Oz Linden says they had to change lots of the viewer code. The changes touch lots of places in the code. Various tools and features used the UDP code and they all have to change. Because TPV’s do more things than the Linden viewer, so they have more things that use UDP that have to change. So, merging in the HTML HTTP changes is a significant effort. That suggests this may take some time for TPV Dev’s to catch up. That also suggests the Linden roll out will move slowly and support new and old protocols for a time.
Once the HTML HTTP changes are at least in RC they will release another viewer version that builds in the Inventory Changes, which are being built on top of the HTML HTTP changes. This is a second significant code change and likely a complex merge for TPV Dev’s. So, we have 2 code merges coming from the Lab that will likely be a challenge for some TPV Dev’s.
Once the Lab starts turning off (removing) the old services and protocols server side, old viewers will break. Oz says that turning off UDP services is not in the plans for this year (2015). But, will likely be early in 2016. So, that puts it 3 to 6 months out.
The choice to break old unsupported viewers or remain compatible was made based on a desire to move ahead and fix inventory reliability. As it is now there are bugs that can cause inventory to move to unexpected places and for practical purpose be lost. There are also bugs that can cause actual inventory loss. To remain compatible with old viewers those bug could not be completely eliminated. So, old viewers will break and we get better inventory reliability. I for one would rather not lose inventory items.
*Due to a brain fart I wrote HTML when I should have been writing HTTP. The first is a language and the second is a protocol.
Surely you meant HTTP, not HTML?
You are right! I hate it when I do that…
‘The viewer is changing away from UDP protocol communication for many things that use it now to HTML.’
You are confusing HTML (Hyper Text Markup Language), which is used to describe a web page, and HTTP (Hyper Text Transfer Protocol), which is used, among other things, to transfer web sites HTML pages (but in SL’s inventory case, it’s LLSD-formatted data instead), itself being a TCP (Transmission Control Protocol, which got a built-in packet receiving acknowledgment, making it a reliable transmission protocol), as opposed to UDP (User Datagram Protocol, which doesn’t have a built-in packet receiving acknowledgement, the latter having to be implemented at the application level, such as in the SL viewer, if a reliable transmission is desired: that’s why you got a “packets loss” statistic in the viewer; it refers to UDP packets that got lost).

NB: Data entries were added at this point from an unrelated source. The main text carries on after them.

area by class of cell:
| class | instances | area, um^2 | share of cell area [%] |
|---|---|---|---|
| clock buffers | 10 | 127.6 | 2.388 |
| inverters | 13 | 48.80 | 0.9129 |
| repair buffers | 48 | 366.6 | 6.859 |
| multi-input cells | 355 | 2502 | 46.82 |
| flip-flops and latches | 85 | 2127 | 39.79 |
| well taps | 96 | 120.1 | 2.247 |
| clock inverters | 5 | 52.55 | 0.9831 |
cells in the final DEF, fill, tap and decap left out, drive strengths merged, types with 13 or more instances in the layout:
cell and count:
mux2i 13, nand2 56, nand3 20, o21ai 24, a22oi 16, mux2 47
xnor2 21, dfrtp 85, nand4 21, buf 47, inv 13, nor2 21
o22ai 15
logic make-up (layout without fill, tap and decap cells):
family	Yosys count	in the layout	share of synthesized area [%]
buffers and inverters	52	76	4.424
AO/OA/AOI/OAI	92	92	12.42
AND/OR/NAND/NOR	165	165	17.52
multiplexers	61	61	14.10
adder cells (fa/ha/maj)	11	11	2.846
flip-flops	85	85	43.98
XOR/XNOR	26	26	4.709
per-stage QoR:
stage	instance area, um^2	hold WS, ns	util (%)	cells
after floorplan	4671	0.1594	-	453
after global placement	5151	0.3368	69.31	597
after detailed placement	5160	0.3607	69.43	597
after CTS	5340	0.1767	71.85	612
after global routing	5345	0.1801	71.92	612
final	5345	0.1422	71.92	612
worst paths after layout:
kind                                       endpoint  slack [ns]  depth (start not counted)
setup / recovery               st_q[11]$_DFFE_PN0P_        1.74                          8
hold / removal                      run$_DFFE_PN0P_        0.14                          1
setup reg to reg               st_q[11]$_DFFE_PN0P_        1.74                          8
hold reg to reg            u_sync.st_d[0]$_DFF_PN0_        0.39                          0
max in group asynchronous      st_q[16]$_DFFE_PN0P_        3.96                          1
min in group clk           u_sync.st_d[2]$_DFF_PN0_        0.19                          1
$ cat src/rtl/flash_prog_seq.sv
module flash_prog_seq #(
  parameter int ADDR_W  = 24,
  parameter int PAGE_W  = 8,
  parameter int BLOCK_W = 16,
  localparam int LEN_W  = ADDR_W + 1,
  localparam int BIDX_W = ADDR_W - BLOCK_W + 1
) (
  input  logic              clk,
  input  logic              rst_n,
  input  logic              req_valid,
  input  logic [1:0]        req_op,
  input  logic [ADDR_W-1:0] req_addr,
  input  logic [LEN_W-1:0]  req_len,
  input  logic [BIDX_W-1:0] req_block,
  output logic              busy,
  output logic              done,
  output logic              error,
  output logic              cmd_valid,
  output logic [7:0]        cmd_op,
  output logic              cmd_quad,
  output logic              cmd_addr_en,
  output logic [ADDR_W-1:0] cmd_addr,
  output logic              cmd_alt_en,
  output logic [7:0]        cmd_alt,
  output logic              cmd_write,
  output logic [PAGE_W:0]   cmd_dlen,
  output logic [LEN_W-1:0]  cmd_src,
  output logic [7:0]        cmd_wbyte,
  output logic              cmd_mapped,
  input  logic              cmd_done,
  input  logic [7:0]        cmd_rdata
);
  localparam logic [PAGE_W:0]   PAGE  = {1'b1, {PAGE_W{1'b0}}};
  localparam logic [ADDR_W+1:0] FLASH = {2'b01, {ADDR_W{1'b0}}};
  localparam logic [BIDX_W-1:0] NBLK  = {1'b1, {(BIDX_W-1){1'b0}}};

  localparam logic [1:0] K_PROG = 2'd0, K_BLK = 2'd1, K_CHIP = 2'd2, K_INIT = 2'd3;

  typedef enum logic [2:0] {S_IDLE, S_EXIT, S_WREN, S_OP, S_POLL, S_QPI, S_MAP} state_t;

  state_t            state;
  logic [1:0]        kind;
  logic              issued, qmode, done_r, err_r;
  logic [ADDR_W-1:0] cur_addr;
  logic [LEN_W-1:0]  remain, src;

  logic [PAGE_W:0] page_room, chunk;
  logic            bad_prog, bad_blk, step;

  assign page_room = PAGE - {1'b0, cur_addr[PAGE_W-1:0]};
  assign chunk     = (remain < LEN_W'(page_room)) ? remain[PAGE_W:0] : page_room;
  assign bad_prog  = (req_len == '0) ||
                     (({2'b00, req_addr} + {1'b0, req_len}) > FLASH);
  assign bad_blk   = req_block >= NBLK;
  assign step      = issued && cmd_done;

  assign busy      = state != S_IDLE;
  assign cmd_valid = busy && !issued;
  assign done      = done_r;
  assign error     = err_r;
  assign cmd_quad  = qmode;

  always_comb begin
    cmd_op      = 8'h00;
    cmd_addr_en = 1'b0;
    cmd_addr    = '0;
    cmd_alt_en  = 1'b0;
    cmd_alt     = 8'h00;
    cmd_write   = 1'b0;
    cmd_dlen    = '0;
    cmd_src     = '0;
    cmd_wbyte   = 8'h00;
    cmd_mapped  = 1'b0;
    case (state)
      S_EXIT: begin
        cmd_op      = 8'hEB;
        cmd_addr_en = 1'b1;
        cmd_alt_en  = 1'b1;
        cmd_alt     = 8'h5F;
        cmd_dlen    = (PAGE_W+1)'(1);
      end
      S_WREN: cmd_op = 8'h06;
      S_OP: begin
        case (kind)
          K_PROG: begin
            cmd_op      = 8'h02;
            cmd_addr_en = 1'b1;
            cmd_addr    = cur_addr;
            cmd_write   = 1'b1;
            cmd_dlen    = chunk;
            cmd_src     = src;
          end
          K_BLK: begin
            cmd_op      = 8'hD8;
            cmd_addr_en = 1'b1;
            cmd_addr    = cur_addr;
          end
          K_CHIP: cmd_op = 8'hC7;
          default: begin
            cmd_op    = 8'h31;
            cmd_write = 1'b1;
            cmd_dlen  = (PAGE_W+1)'(1);
            cmd_wbyte = 8'h02;
          end
        endcase
      end
      S_POLL: begin
        cmd_op   = 8'h05;
        cmd_dlen = (PAGE_W+1)'(1);
      end
      S_QPI: cmd_op = 8'h38;
      S_MAP: begin
        cmd_op      = 8'hEB;
        cmd_addr_en = 1'b1;
        cmd_alt_en  = 1'b1;
        cmd_alt     = 8'hA0;
        cmd_mapped  = 1'b1;
      end
      default: ;
    endcase
  end

  always_ff @(posedge clk) begin
    if (!rst_n) begin
      state    <= S_IDLE;
      kind     <= K_PROG;
      issued   <= 1'b0;
      qmode    <= 1'b0;
      done_r   <= 1'b0;
      err_r    <= 1'b0;
      cur_addr <= '0;
      remain   <= '0;
      src      <= '0;
    end else begin
      done_r <= 1'b0;
      err_r  <= 1'b0;
      if (cmd_valid)  issued <= 1'b1;
      else if (step)  issued <= 1'b0;

      case (state)
        S_IDLE: if (req_valid) begin
          kind <= req_op;
          case (req_op)
            K_PROG: if (bad_prog) err_r <= 1'b1;
                    else begin
                      cur_addr <= req_addr;
                      remain   <= req_len;
                      src      <= '0;
                      state    <= S_EXIT;
                    end
            K_BLK:  if (bad_blk) err_r <= 1'b1;
                    else begin
                      cur_addr <= ADDR_W'({req_block, {BLOCK_W{1'b0}}});
                      state    <= S_EXIT;
                    end
            K_CHIP: state <= S_EXIT;
            default: state <= S_WREN;
          endcase
        end
        S_EXIT: if (step) state <= S_WREN;
        S_WREN: if (step) state <= S_OP;
        S_OP: if (step) begin
          if (kind == K_PROG) begin
            cur_addr <= cur_addr + ADDR_W'(chunk);
            remain   <= remain - LEN_W'(chunk);
            src      <= src + LEN_W'(chunk);
          end
          state <= S_POLL;
        end
        S_POLL: if (step && !cmd_rdata[0]) begin
          if (kind == K_PROG && remain != '0) state <= S_WREN;
          else if (kind == K_INIT)            state <= S_QPI;
          else                                state <= S_MAP;
        end
        S_QPI: if (step) begin
          qmode <= 1'b1;
          state <= S_MAP;
        end
        S_MAP: if (step) begin
          done_r <= 1'b1;
          state  <= S_IDLE;
        end
        default: state <= S_IDLE;
      endcase
    end
  end
endmodule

As for old viewers, as long as they implement the AIS3 inventory protocol (which relies exclusively on HTTP and is the only protocol that SL servers will support in the future), they will keep working just fine (the new RC viewers only remove old UDP paths, re-organize the viewer inventory sources tree, and make a large cleanup of the HTTP code in the viewer).
I not confused about them. I was having a brain fart… DoH!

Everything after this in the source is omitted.